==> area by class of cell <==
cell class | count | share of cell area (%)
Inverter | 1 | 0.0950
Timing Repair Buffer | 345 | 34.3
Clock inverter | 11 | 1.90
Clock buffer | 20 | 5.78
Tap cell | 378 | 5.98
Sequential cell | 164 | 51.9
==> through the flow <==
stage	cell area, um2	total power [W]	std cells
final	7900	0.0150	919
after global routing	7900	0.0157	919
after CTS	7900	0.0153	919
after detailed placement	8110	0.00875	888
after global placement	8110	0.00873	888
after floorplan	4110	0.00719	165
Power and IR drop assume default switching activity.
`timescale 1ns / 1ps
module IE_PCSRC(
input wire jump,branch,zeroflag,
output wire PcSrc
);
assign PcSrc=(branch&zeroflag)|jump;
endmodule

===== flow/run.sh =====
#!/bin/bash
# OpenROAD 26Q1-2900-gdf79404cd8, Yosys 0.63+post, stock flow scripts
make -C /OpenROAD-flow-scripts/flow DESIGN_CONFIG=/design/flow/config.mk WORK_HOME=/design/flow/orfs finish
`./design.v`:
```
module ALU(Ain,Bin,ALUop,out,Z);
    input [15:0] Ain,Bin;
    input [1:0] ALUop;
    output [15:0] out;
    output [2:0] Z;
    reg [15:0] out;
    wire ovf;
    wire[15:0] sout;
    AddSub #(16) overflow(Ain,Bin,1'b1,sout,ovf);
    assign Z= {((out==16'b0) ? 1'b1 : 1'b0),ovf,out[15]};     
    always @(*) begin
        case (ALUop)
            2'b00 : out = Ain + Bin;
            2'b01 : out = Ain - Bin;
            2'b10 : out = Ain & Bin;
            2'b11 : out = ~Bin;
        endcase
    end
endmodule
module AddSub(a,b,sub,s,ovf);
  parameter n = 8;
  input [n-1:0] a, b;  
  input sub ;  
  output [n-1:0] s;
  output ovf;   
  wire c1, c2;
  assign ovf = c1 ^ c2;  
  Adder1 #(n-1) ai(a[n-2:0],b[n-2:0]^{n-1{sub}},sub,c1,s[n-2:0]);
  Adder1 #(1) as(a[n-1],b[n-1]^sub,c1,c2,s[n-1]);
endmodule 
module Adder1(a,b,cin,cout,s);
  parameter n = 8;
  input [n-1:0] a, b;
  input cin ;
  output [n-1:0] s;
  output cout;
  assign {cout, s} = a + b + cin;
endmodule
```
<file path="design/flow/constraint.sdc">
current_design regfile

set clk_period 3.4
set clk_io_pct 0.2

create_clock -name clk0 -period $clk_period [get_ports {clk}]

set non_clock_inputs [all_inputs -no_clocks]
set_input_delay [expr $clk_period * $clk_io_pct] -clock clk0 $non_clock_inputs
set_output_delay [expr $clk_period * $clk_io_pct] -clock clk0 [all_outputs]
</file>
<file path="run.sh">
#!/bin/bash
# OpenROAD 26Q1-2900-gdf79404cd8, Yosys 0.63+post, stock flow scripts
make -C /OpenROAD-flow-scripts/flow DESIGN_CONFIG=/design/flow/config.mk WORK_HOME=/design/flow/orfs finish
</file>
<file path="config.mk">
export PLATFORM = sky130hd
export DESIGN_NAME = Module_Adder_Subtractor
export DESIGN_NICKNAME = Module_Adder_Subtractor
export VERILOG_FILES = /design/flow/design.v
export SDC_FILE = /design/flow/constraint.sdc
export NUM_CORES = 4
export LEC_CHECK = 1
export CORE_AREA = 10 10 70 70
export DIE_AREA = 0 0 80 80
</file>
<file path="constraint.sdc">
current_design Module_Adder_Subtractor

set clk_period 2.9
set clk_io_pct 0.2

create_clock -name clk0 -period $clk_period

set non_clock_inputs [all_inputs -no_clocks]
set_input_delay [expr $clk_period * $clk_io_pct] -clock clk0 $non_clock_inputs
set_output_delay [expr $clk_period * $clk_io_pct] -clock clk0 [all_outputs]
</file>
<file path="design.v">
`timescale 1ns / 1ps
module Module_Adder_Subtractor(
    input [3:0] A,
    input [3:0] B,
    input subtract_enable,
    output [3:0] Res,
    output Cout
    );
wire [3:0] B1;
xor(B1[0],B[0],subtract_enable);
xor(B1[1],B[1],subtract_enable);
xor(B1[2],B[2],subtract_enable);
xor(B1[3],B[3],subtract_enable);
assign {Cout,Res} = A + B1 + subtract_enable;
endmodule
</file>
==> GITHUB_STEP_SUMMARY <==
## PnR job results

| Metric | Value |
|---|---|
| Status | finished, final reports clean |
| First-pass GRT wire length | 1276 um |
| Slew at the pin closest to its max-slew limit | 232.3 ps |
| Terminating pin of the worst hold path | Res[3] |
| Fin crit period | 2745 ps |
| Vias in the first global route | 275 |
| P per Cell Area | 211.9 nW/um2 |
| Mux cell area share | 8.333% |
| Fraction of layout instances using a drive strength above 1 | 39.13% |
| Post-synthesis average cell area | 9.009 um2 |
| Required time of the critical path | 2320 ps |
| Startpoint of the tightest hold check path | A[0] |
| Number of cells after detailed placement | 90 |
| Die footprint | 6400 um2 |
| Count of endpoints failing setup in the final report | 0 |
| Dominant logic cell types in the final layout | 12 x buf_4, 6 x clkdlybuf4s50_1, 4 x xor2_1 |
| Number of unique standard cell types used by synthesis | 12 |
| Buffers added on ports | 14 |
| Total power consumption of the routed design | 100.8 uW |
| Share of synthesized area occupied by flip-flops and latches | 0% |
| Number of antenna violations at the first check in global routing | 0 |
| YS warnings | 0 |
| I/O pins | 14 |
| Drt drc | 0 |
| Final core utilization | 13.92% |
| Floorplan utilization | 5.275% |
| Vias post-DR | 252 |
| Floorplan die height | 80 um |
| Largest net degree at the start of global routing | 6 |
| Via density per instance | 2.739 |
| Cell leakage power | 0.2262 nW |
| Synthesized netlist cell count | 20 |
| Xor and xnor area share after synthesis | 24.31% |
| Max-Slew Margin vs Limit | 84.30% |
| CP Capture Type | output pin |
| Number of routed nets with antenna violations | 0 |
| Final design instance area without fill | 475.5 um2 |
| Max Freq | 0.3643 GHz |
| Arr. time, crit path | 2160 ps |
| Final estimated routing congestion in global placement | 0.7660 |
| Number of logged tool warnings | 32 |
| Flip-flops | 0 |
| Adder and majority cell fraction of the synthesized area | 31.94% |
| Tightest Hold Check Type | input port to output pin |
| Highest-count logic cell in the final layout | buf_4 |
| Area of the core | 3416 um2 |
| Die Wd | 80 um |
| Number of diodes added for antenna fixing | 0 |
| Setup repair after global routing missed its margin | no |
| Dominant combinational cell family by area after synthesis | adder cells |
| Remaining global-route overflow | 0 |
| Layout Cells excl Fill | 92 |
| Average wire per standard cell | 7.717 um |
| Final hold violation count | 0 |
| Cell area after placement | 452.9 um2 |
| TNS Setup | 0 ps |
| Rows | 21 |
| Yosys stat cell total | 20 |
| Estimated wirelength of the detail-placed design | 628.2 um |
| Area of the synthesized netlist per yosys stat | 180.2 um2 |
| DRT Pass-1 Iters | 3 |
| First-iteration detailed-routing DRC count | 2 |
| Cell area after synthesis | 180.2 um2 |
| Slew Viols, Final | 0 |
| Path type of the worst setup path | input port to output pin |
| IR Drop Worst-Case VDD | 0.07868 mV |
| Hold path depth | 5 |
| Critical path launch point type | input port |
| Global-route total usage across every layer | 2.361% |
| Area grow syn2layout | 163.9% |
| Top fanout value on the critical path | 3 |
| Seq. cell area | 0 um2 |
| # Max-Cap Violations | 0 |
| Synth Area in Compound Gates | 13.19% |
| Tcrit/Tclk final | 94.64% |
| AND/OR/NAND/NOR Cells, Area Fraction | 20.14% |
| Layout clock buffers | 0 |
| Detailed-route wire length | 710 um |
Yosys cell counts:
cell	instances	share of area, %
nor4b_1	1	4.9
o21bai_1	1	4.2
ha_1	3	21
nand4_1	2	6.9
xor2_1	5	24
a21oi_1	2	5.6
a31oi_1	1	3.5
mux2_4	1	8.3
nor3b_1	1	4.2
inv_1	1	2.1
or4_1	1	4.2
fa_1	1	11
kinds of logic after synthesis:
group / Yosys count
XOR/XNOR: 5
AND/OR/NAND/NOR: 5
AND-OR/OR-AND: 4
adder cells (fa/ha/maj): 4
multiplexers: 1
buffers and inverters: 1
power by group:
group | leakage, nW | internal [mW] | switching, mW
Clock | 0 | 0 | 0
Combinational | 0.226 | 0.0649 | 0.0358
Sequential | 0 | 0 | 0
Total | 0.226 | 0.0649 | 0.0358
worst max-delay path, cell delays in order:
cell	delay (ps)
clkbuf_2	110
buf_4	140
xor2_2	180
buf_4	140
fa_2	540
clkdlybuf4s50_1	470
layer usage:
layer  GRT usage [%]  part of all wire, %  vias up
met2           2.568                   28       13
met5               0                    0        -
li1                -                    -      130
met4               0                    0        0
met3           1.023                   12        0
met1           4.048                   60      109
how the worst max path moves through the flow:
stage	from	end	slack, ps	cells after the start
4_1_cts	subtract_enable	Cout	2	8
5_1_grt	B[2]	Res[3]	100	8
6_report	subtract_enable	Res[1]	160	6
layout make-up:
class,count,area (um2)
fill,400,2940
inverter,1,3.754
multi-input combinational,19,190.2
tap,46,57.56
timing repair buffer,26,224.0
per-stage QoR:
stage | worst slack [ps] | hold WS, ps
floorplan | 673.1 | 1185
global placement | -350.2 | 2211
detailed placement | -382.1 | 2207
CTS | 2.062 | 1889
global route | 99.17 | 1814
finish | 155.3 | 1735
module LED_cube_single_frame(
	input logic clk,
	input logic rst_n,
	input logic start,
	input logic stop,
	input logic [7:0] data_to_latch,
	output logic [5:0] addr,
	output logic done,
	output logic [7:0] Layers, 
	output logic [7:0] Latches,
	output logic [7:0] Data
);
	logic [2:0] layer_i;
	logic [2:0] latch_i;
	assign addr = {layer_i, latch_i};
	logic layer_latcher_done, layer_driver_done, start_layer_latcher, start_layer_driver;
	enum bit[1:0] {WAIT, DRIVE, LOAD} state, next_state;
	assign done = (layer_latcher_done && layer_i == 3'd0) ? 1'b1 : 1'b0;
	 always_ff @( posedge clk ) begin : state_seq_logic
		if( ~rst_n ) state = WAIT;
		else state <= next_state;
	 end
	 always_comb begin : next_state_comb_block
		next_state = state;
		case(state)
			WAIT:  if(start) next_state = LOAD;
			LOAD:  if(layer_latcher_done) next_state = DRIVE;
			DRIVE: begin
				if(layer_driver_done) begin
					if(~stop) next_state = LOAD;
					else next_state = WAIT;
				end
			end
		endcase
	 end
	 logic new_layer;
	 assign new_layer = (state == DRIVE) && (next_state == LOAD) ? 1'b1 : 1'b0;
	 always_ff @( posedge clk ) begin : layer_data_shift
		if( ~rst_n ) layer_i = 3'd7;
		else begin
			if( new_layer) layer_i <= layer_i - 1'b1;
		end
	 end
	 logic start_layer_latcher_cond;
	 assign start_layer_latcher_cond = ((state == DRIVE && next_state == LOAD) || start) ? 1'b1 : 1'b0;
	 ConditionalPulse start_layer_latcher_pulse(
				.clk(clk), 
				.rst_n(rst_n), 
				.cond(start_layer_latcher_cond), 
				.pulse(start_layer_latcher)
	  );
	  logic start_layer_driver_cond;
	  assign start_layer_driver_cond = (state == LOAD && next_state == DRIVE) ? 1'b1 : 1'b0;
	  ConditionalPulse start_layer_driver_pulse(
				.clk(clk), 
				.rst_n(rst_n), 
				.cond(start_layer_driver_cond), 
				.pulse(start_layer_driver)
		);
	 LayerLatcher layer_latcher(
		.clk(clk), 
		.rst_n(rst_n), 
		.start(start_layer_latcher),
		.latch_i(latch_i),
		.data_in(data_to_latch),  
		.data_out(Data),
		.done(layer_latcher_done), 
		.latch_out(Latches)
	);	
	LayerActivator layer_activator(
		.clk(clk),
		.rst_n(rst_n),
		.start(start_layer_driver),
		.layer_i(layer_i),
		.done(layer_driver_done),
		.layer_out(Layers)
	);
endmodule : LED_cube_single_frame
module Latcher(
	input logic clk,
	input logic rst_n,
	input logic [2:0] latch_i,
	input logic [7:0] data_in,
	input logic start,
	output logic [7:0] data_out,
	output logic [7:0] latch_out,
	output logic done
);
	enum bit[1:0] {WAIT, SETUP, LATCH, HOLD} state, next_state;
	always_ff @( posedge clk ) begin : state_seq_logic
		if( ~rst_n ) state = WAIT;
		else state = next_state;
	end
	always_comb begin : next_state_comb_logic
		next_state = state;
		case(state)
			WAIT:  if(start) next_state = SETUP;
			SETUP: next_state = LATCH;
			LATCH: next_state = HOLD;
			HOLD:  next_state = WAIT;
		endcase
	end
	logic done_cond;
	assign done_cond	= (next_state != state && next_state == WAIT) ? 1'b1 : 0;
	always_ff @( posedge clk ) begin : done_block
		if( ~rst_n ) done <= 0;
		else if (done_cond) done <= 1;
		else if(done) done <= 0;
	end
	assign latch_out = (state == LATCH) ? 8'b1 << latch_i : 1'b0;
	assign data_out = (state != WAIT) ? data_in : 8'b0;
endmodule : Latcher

::::::::::

Work to complete :: Copy each line holding "Sequential" from the material above.

Worked solution ::
Sequential cell | 164 | 51.9
Sequential | 0 | 0 | 0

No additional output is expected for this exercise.